Clash of cultures

  • Sand Creek Massacre

    Sand Creek Massacre
    Before dawn on November 29, Army colonel John M. Chivington arrived at Sand Creek with about 700 troops. The Cheyenne Chief Black Kettle raised an American flag and a white flag as a sign of peace. But Chivington did not want peace. His troops opened fire and killed about 150 Native Americans, mostly women, children, and elderly people. News of the Massacre angered many Americans.
  • Medicine Lodge Treaty

    Medicine Lodge Treaty
    The Medicine Lodge Treaty is the name for the three treaties that the U.S signed with Southern Plains Indians in 1867. These treaties were intended to bring peace and to relocate the Indians to reservations in Indian Territory.
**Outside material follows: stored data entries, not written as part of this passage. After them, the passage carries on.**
$ cat src/rtl/counter_pkg.sv
// Shared encodings for the 4-bit counter harness.
// Used by the stimulus generator, counter model and counter RTL.
package counter_pkg;

  localparam logic [1:0] MODO_UP  = 2'b00;
  localparam logic [1:0] MODO_DN  = 2'b01;
  localparam logic [1:0] MODO_DN3 = 2'b10;
  localparam logic [1:0] MODO_LD  = 2'b11;

  typedef enum logic [2:0] {
    ST_IDLE = 3'd0,
    ST_CLR  = 3'd1,
    ST_LOAD = 3'd2,
    ST_UP   = 3'd3,
    ST_DOWN = 3'd4,
    ST_DN3  = 3'd5,
    ST_DONE = 3'd6
  } state_e;

  typedef enum logic [1:0] {
    TGT_UP  = 2'd0,
    TGT_DN  = 2'd1,
    TGT_DN3 = 2'd2
  } tgt_e;

  function automatic logic [1:0] modo_of(state_e s);
    logic [1:0] m;
    m = MODO_UP;
    unique case (1'b1)
      (s == ST_LOAD): m = MODO_LD;
      (s == ST_DOWN): m = MODO_DN;
      (s == ST_DN3):  m = MODO_DN3;
      default:        m = MODO_UP;
    endcase
    return m;
  endfunction

endpackage

$ cat src/rtl/counter_stimulus_lfsr4.sv
// 4-bit Fibonacci LFSR, x^4+x^3+1, period 15.
// Seed load has priority over advance; never reaches 0 from a nonzero seed.
module lfsr4 #(
  parameter logic [3:0] SEED = 4'b1001
) (
  input  logic       clk,
  input  logic       reset,
  input  logic       init,
  input  logic       adv,
  output logic [3:0] q
);

  // shift left, feedback from taps 4 and 3
  always_ff @(posedge clk) begin
    if (reset || init) begin
      q <= SEED;
    end else if (adv) begin
      q <= {q[2:0], q[3] ^ q[2]};
    end
  end

endmodule

$ cat src/rtl/counter_stimulus.sv
// Stimulus generator for the 4-bit up/down/down-3/load counter.
// Optional LFSR load data: define RAND_D_EN.
module counter_stimulus
  import counter_pkg::*;
#(
  parameter int unsigned PHASE_LEN = 16,
  parameter int unsigned CLR_LEN   = 2,
  parameter int unsigned LOOPS     = 1,
  parameter logic [3:0]  LOAD_BASE = 4'd5,
  parameter logic [3:0]  LOAD_STEP = 4'd3,
  parameter logic [3:0]  SEED      = 4'b1001
) (
  input  logic       clk,
  input  logic       reset,
  input  logic       start,
  input  logic       abort,
  output logic [3:0] D,
  output logic [1:0] modo,
  output logic       enable,
  output logic       busy,
  output logic       done,
  output logic [2:0] phase
);

  localparam logic [7:0] PH_LAST  = 8'(PHASE_LEN - 1);
  localparam logic [7:0] CLR_LAST = 8'(CLR_LEN - 1);
  localparam logic [3:0] LOOPS_L  = 4'(LOOPS);

  if (SEED == 4'd0) begin : g_seed_zero
    $error("SEED must be nonzero");
  end

  state_e     state_q, state_d;
  logic [7:0] timer_q, timer_d;
  logic [3:0] loop_q, loop_d;
  tgt_e       tgt_q, tgt_d;
  logic [3:0] ld_val;

  logic       idle_like;
  logic       init;
  logic       adv;
  logic       ph_end;
  logic       last_loop;

  logic [3:0] d_n;
  logic [1:0] modo_n;
  logic       en_n;
  logic       busy_n;
  logic       done_n;

  assign idle_like = (state_q == ST_IDLE) || (state_q == ST_DONE);
  assign init      = abort || (start && idle_like);
  assign adv       = (state_q == ST_LOAD) && !abort;
  assign last_loop = (loop_q + 4'd1) == LOOPS_L;
  assign phase     = state_q;

  // phase end: timer reached length-1 of the current state
  always_comb begin
    ph_end = 1'b0;
    unique case (1'b1)
      (state_q == ST_CLR):  ph_end = timer_q == CLR_LAST;
      (state_q == ST_LOAD): ph_end = 1'b1;
      (state_q == ST_UP),
      (state_q == ST_DOWN),
      (state_q == ST_DN3):  ph_end = timer_q == PH_LAST;
      default:              ph_end = 1'b0;
    endcase
  end

  // state register
  always_ff @(posedge clk) begin
    if (reset) begin
      state_q <= ST_IDLE;
    end else begin
      state_q <= state_d;
    end
  end

  // next-state logic; abort wins over everything else
  always_comb begin
    state_d = state_q;
    if (abort) begin
      state_d = ST_IDLE;
    end else begin
      unique case (state_q)
        ST_IDLE, ST_DONE: begin
          if (start) state_d = ST_CLR;
        end
        ST_CLR: begin
          if (ph_end) state_d = ST_LOAD;
        end
        ST_LOAD: begin
          unique case (tgt_q)
            TGT_DN:  state_d = ST_DOWN;
            TGT_DN3: state_d = ST_DN3;
            default: state_d = ST_UP;
          endcase
        end
        ST_UP, ST_DOWN: begin
          if (ph_end) state_d = ST_LOAD;
        end
        ST_DN3: begin
          if (ph_end) state_d = last_loop ? ST_DONE : ST_LOAD;
        end
        default: state_d = ST_IDLE;
      endcase
    end
  end

  // next registered outputs, derived from the state being entered
  always_comb begin
    d_n    = 4'd0;
    modo_n = modo_of(state_d);
    en_n   = 1'b0;
    busy_n = 1'b0;
    done_n = 1'b0;
    unique case (state_d)
      ST_IDLE: ;
      ST_DONE: done_n = 1'b1;
      ST_CLR:  busy_n = 1'b1;
      ST_LOAD: begin
        d_n    = ld_val;
        en_n   = 1'b1;
        busy_n = 1'b1;
      end
      default: begin
        d_n    = D;
        en_n   = 1'b1;
        busy_n = 1'b1;
      end
    endcase
  end

  // sequencing counters: timer, loop count and next counting target
  always_comb begin
    timer_d = timer_q + 8'd1;
    if (state_d != state_q || state_d == ST_IDLE ||
        state_d == ST_DONE) begin
      timer_d = 8'd0;
    end
    loop_d = loop_q;
    tgt_d  = tgt_q;
    if (init) begin
      loop_d = 4'd0;
      tgt_d  = TGT_UP;
    end else if (ph_end) begin
      unique case (state_q)
        ST_UP:   tgt_d = TGT_DN;
        ST_DOWN: tgt_d = TGT_DN3;
        ST_DN3: begin
          tgt_d  = TGT_UP;
          loop_d = loop_q + 4'd1;
        end
        default: ;
      endcase
    end
  end

  // datapath and output registers
  always_ff @(posedge clk) begin
    if (reset) begin
      timer_q <= 8'd0;
      loop_q  <= 4'd0;
      tgt_q   <= TGT_UP;
      D       <= 4'd0;
      modo    <= MODO_UP;
      enable  <= 1'b0;
      busy    <= 1'b0;
      done    <= 1'b0;
    end else begin
      timer_q <= timer_d;
      loop_q  <= loop_d;
      tgt_q   <= tgt_d;
      D       <= d_n;
      modo    <= modo_n;
      enable  <= en_n;
      busy    <= busy_n;
      done    <= done_n;
    end
  end

`ifdef RAND_D_EN
  lfsr4 #(
    .SEED (SEED)
  ) u_lfsr (
    .clk   (clk),
    .reset (reset),
    .init  (init),
    .adv   (adv),
    .q     (ld_val)
  );
`else
  logic [3:0] ld_q;

  // arithmetic load sequence, advanced after each LOAD cycle
  always_ff @(posedge clk) begin
    if (reset || init) begin
      ld_q <= LOAD_BASE;
    end else if (adv) begin
      ld_q <= ld_q + LOAD_STEP;
    end
  end

  assign ld_val = ld_q;
`endif

endmodule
Under the treaty, the tribes were assigned to reservations of smaller size compared to the reservations in an 1865 treaty.
  • 2nd Treaty of Ft. Laramie

    2nd Treaty of Ft. Laramie
    The treaty was signed in 1868 and was between the Lakota Indians and the United States. Under the treaty, the Lakota got ownership of the Black Hills and the U.S agreed to remove millitary forts along the Bozemen Trail in the Powder River Country. This meant that the Powder River Country was to be closed to all whites.
  • Battle of Palo Duro Canyon

    Battle of Palo Duro Canyon
    In the Panhandle of Texas, Colonel Ranald McKenzie caught Comanches, Kiowas, and Cheyennes preparing a winter encampment in the fall of 1874. He sent in his cavalry. Then his men killed more than 1,000 Indian horses and destroyed all food supplies. The Comanches were starving and had no choice but to move onto the reservation in Indian Territory the following spring.
  • Battle of Little Big Horn

    Battle of Little Big Horn
    For years the Lakota Sioux raided white settlers who had moved into Sioux lands. In response, the U.S. government ordered all Lakota Sioux to return to their reservation by January 31, 1876. They refused and about 2,000 Sioux, Cheyenne, and Arapaho gathered near the Little Bighorn River. On June 25, 1876, U.S Army Lieutenant Custer led his troops into an attack against the Native Americans. Custer and his troops were quickly surrounded and were killed.
  • Relocation of the Nez Perce

    Relocation of  the Nez Perce
    In 1877 the Nez Perce were told to abandon the last portion of their Oregon homeland and move into a section of Idaho. Their leader, Chief Joseph, reluctantly agreed. In the meantime, hostilities broke out among some Nez Perce and some settlers. The Indians had to flee, and the army was following them. The Nez Percé headed to Canada but less than 40 miles from the Canadian border, Joseph and his people were forced to surrender.
  • Capture of Geronimo

    Capture of Geronimo
    In the 1870s the government moved the Apaches to a reservation in Arizona. The Apache leader Geronimo fled the reservation with dozens of others. Geronimo’s band of Apache led raids on both sides of the Arizona-Mexico border for years. In 1884 he briefly returned to reservation life, but soon he continued raiding settlements. Geronimo and his followers were finally captured in 1886.
  • Ghost Dance movement begins

    Ghost Dance movement begins
    Wovoka, a shaman of the Northern Paiute in Nevada, became known as a healer who could bring rain. In 1889 he had a vision that he spoke with God in heaven, where he saw many who had died. The dream, he said, told him to bring the Indians a new message and a sacred dance. They believed that the dance would bring the buffalo back and the whites would leave the west.
  • Wounded Knee Massacre

    Wounded Knee Massacre
    After the Sioux surrendered, Colonel James Forsyth ordered the Sioux to give up their rifles. One young man did not want to give up his gun, and when he struggled with the soldiers, his gun went off. The Sioux and the soldiers began shooting. Women and children fled, but soldiers ran after them. By the end of the fight, about 300 Sioux were dead.